(Data)
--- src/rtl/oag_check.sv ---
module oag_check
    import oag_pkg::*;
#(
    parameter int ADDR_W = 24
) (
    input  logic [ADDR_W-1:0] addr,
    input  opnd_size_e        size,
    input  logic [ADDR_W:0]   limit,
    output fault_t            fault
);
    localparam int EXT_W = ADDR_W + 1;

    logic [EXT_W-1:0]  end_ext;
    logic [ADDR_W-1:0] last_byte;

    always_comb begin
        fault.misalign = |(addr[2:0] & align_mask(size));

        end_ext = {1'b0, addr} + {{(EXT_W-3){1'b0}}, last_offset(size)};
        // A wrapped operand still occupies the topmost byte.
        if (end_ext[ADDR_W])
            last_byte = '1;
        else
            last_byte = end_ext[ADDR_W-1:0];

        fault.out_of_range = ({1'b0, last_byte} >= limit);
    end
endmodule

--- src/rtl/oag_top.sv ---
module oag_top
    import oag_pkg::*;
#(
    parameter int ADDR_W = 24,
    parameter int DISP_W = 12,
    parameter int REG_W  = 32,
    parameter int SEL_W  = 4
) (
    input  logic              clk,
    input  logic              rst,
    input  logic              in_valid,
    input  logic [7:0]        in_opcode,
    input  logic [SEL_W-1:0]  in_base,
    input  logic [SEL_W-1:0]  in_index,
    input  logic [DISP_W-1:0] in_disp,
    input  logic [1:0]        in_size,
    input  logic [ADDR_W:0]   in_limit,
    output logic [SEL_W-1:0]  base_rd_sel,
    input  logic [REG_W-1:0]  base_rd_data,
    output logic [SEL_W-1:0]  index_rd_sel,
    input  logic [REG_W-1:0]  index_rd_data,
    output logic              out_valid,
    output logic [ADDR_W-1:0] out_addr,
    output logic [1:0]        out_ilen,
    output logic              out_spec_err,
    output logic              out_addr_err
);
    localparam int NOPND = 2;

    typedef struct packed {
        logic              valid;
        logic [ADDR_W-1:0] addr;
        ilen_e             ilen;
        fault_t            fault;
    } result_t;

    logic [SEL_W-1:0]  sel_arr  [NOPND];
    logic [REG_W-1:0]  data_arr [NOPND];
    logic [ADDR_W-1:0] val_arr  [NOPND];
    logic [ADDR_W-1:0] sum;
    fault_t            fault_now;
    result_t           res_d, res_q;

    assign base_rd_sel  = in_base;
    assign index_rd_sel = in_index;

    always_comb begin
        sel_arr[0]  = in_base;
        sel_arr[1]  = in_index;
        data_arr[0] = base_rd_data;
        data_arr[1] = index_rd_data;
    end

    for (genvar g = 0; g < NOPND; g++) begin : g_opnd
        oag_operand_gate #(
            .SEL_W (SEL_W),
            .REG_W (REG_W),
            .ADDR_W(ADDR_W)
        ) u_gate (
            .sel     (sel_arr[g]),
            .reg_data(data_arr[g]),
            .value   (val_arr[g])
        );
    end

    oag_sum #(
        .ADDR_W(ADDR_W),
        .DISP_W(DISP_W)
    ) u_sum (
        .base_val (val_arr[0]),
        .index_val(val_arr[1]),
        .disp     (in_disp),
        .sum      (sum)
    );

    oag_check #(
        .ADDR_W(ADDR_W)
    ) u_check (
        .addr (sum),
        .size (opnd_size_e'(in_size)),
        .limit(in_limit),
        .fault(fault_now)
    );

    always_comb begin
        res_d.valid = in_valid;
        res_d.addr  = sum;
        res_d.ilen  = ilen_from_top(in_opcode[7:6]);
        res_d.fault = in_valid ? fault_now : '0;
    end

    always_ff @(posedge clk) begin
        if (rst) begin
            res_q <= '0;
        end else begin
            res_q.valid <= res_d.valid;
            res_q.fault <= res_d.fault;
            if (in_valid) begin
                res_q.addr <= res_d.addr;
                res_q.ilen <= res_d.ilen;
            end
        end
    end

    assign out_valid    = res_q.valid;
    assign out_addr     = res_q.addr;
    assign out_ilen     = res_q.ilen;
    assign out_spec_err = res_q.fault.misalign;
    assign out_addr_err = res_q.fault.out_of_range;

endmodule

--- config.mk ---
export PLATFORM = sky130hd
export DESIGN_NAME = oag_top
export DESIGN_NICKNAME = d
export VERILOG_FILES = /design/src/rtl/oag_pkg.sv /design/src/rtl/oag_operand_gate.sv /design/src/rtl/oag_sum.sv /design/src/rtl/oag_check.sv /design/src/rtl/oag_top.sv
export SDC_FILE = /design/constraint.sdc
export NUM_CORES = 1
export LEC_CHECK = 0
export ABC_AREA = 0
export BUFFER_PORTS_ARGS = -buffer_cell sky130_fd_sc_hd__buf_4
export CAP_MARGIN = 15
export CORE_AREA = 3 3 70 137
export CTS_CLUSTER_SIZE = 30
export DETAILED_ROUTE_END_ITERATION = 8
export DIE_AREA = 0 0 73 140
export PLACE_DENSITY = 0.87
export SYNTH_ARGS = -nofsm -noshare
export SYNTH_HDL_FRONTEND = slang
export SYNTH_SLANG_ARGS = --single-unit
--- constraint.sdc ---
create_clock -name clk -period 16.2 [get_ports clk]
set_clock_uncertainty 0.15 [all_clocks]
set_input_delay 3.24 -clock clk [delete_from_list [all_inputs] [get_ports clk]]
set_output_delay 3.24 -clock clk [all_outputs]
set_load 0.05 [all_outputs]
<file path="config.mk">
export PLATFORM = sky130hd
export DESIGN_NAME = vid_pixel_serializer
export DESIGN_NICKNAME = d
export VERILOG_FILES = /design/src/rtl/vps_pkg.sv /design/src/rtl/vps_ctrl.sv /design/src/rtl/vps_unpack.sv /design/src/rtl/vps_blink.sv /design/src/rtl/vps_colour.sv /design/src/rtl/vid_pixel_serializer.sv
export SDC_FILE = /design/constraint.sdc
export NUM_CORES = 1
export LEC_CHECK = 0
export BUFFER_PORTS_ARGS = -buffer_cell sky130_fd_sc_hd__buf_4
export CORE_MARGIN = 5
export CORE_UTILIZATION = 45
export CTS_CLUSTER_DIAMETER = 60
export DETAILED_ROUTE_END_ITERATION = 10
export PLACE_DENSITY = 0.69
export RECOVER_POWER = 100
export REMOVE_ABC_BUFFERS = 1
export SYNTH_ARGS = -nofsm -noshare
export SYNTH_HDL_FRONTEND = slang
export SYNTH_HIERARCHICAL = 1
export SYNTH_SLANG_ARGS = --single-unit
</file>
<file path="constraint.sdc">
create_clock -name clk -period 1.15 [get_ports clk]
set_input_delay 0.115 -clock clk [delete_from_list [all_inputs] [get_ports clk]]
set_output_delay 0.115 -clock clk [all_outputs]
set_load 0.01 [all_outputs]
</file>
(End Data)
» What is required:
From the first line to the last, return the data exactly as written.

» Written solution:
--- src/rtl/oag_check.sv ---
module oag_check
    import oag_pkg::*;
#(
    parameter int ADDR_W = 24
) (
    input  logic [ADDR_W-1:0] addr,
    input  opnd_size_e        size,
    input  logic [ADDR_W:0]   limit,
    output fault_t            fault
);
    localparam int EXT_W = ADDR_W + 1;

    logic [EXT_W-1:0]  end_ext;
    logic [ADDR_W-1:0] last_byte;

    always_comb begin
        fault.misalign = |(addr[2:0] & align_mask(size));

        end_ext = {1'b0, addr} + {{(EXT_W-3){1'b0}}, last_offset(size)};
        // A wrapped operand still occupies the topmost byte.
        if (end_ext[ADDR_W])
            last_byte = '1;
        else
            last_byte = end_ext[ADDR_W-1:0];

        fault.out_of_range = ({1'b0, last_byte} >= limit);
    end
endmodule

--- src/rtl/oag_top.sv ---
module oag_top
    import oag_pkg::*;
#(
    parameter int ADDR_W = 24,
    parameter int DISP_W = 12,
    parameter int REG_W  = 32,
    parameter int SEL_W  = 4
) (
    input  logic              clk,
    input  logic              rst,
    input  logic              in_valid,
    input  logic [7:0]        in_opcode,
    input  logic [SEL_W-1:0]  in_base,
    input  logic [SEL_W-1:0]  in_index,
    input  logic [DISP_W-1:0] in_disp,
    input  logic [1:0]        in_size,
    input  logic [ADDR_W:0]   in_limit,
    output logic [SEL_W-1:0]  base_rd_sel,
    input  logic [REG_W-1:0]  base_rd_data,
    output logic [SEL_W-1:0]  index_rd_sel,
    input  logic [REG_W-1:0]  index_rd_data,
    output logic              out_valid,
    output logic [ADDR_W-1:0] out_addr,
    output logic [1:0]        out_ilen,
    output logic              out_spec_err,
    output logic              out_addr_err
);
    localparam int NOPND = 2;

    typedef struct packed {
        logic              valid;
        logic [ADDR_W-1:0] addr;
        ilen_e             ilen;
        fault_t            fault;
    } result_t;

    logic [SEL_W-1:0]  sel_arr  [NOPND];
    logic [REG_W-1:0]  data_arr [NOPND];
    logic [ADDR_W-1:0] val_arr  [NOPND];
    logic [ADDR_W-1:0] sum;
    fault_t            fault_now;
    result_t           res_d, res_q;

    assign base_rd_sel  = in_base;
    assign index_rd_sel = in_index;

    always_comb begin
        sel_arr[0]  = in_base;
        sel_arr[1]  = in_index;
        data_arr[0] = base_rd_data;
        data_arr[1] = index_rd_data;
    end

    for (genvar g = 0; g < NOPND; g++) begin : g_opnd
        oag_operand_gate #(
            .SEL_W (SEL_W),
            .REG_W (REG_W),
            .ADDR_W(ADDR_W)
        ) u_gate (
            .sel     (sel_arr[g]),
            .reg_data(data_arr[g]),
            .value   (val_arr[g])
        );
    end

    oag_sum #(
        .ADDR_W(ADDR_W),
        .DISP_W(DISP_W)
    ) u_sum (
        .base_val (val_arr[0]),
        .index_val(val_arr[1]),
        .disp     (in_disp),
        .sum      (sum)
    );

    oag_check #(
        .ADDR_W(ADDR_W)
    ) u_check (
        .addr (sum),
        .size (opnd_size_e'(in_size)),
        .limit(in_limit),
        .fault(fault_now)
    );

    always_comb begin
        res_d.valid = in_valid;
        res_d.addr  = sum;
        res_d.ilen  = ilen_from_top(in_opcode[7:6]);
        res_d.fault = in_valid ? fault_now : '0;
    end

    always_ff @(posedge clk) begin
        if (rst) begin
            res_q <= '0;
        end else begin
            res_q.valid <= res_d.valid;
            res_q.fault <= res_d.fault;
            if (in_valid) begin
                res_q.addr <= res_d.addr;
                res_q.ilen <= res_d.ilen;
            end
        end
    end

    assign out_valid    = res_q.valid;
    assign out_addr     = res_q.addr;
    assign out_ilen     = res_q.ilen;
    assign out_spec_err = res_q.fault.misalign;
    assign out_addr_err = res_q.fault.out_of_range;

endmodule

--- config.mk ---
export PLATFORM = sky130hd
export DESIGN_NAME = oag_top
export DESIGN_NICKNAME = d
export VERILOG_FILES = /design/src/rtl/oag_pkg.sv /design/src/rtl/oag_operand_gate.sv /design/src/rtl/oag_sum.sv /design/src/rtl/oag_check.sv /design/src/rtl/oag_top.sv
export SDC_FILE = /design/constraint.sdc
export NUM_CORES = 1
export LEC_CHECK = 0
export ABC_AREA = 0
export BUFFER_PORTS_ARGS = -buffer_cell sky130_fd_sc_hd__buf_4
export CAP_MARGIN = 15
export CORE_AREA = 3 3 70 137
export CTS_CLUSTER_SIZE = 30
export DETAILED_ROUTE_END_ITERATION = 8
export DIE_AREA = 0 0 73 140
export PLACE_DENSITY = 0.87
export SYNTH_ARGS = -nofsm -noshare
export SYNTH_HDL_FRONTEND = slang
export SYNTH_SLANG_ARGS = --single-unit
--- constraint.sdc ---
create_clock -name clk -period 16.2 [get_ports clk]
set_clock_uncertainty 0.15 [all_clocks]
set_input_delay 3.24 -clock clk [delete_from_list [all_inputs] [get_ports clk]]
set_output_delay 3.24 -clock clk [all_outputs]
set_load 0.05 [all_outputs]
<file path="config.mk">
export PLATFORM = sky130hd
export DESIGN_NAME = vid_pixel_serializer
export DESIGN_NICKNAME = d
export VERILOG_FILES = /design/src/rtl/vps_pkg.sv /design/src/rtl/vps_ctrl.sv /design/src/rtl/vps_unpack.sv /design/src/rtl/vps_blink.sv /design/src/rtl/vps_colour.sv /design/src/rtl/vid_pixel_serializer.sv
export SDC_FILE = /design/constraint.sdc
export NUM_CORES = 1
export LEC_CHECK = 0
export BUFFER_PORTS_ARGS = -buffer_cell sky130_fd_sc_hd__buf_4
export CORE_MARGIN = 5
export CORE_UTILIZATION = 45
export CTS_CLUSTER_DIAMETER = 60
export DETAILED_ROUTE_END_ITERATION = 10
export PLACE_DENSITY = 0.69
export RECOVER_POWER = 100
export REMOVE_ABC_BUFFERS = 1
export SYNTH_ARGS = -nofsm -noshare
export SYNTH_HDL_FRONTEND = slang
export SYNTH_HIERARCHICAL = 1
export SYNTH_SLANG_ARGS = --single-unit
</file>
<file path="constraint.sdc">
create_clock -name clk -period 1.15 [get_ports clk]
set_input_delay 0.115 -clock clk [delete_from_list [all_inputs] [get_ports clk]]
set_output_delay 0.115 -clock clk [all_outputs]
set_load 0.01 [all_outputs]
</file>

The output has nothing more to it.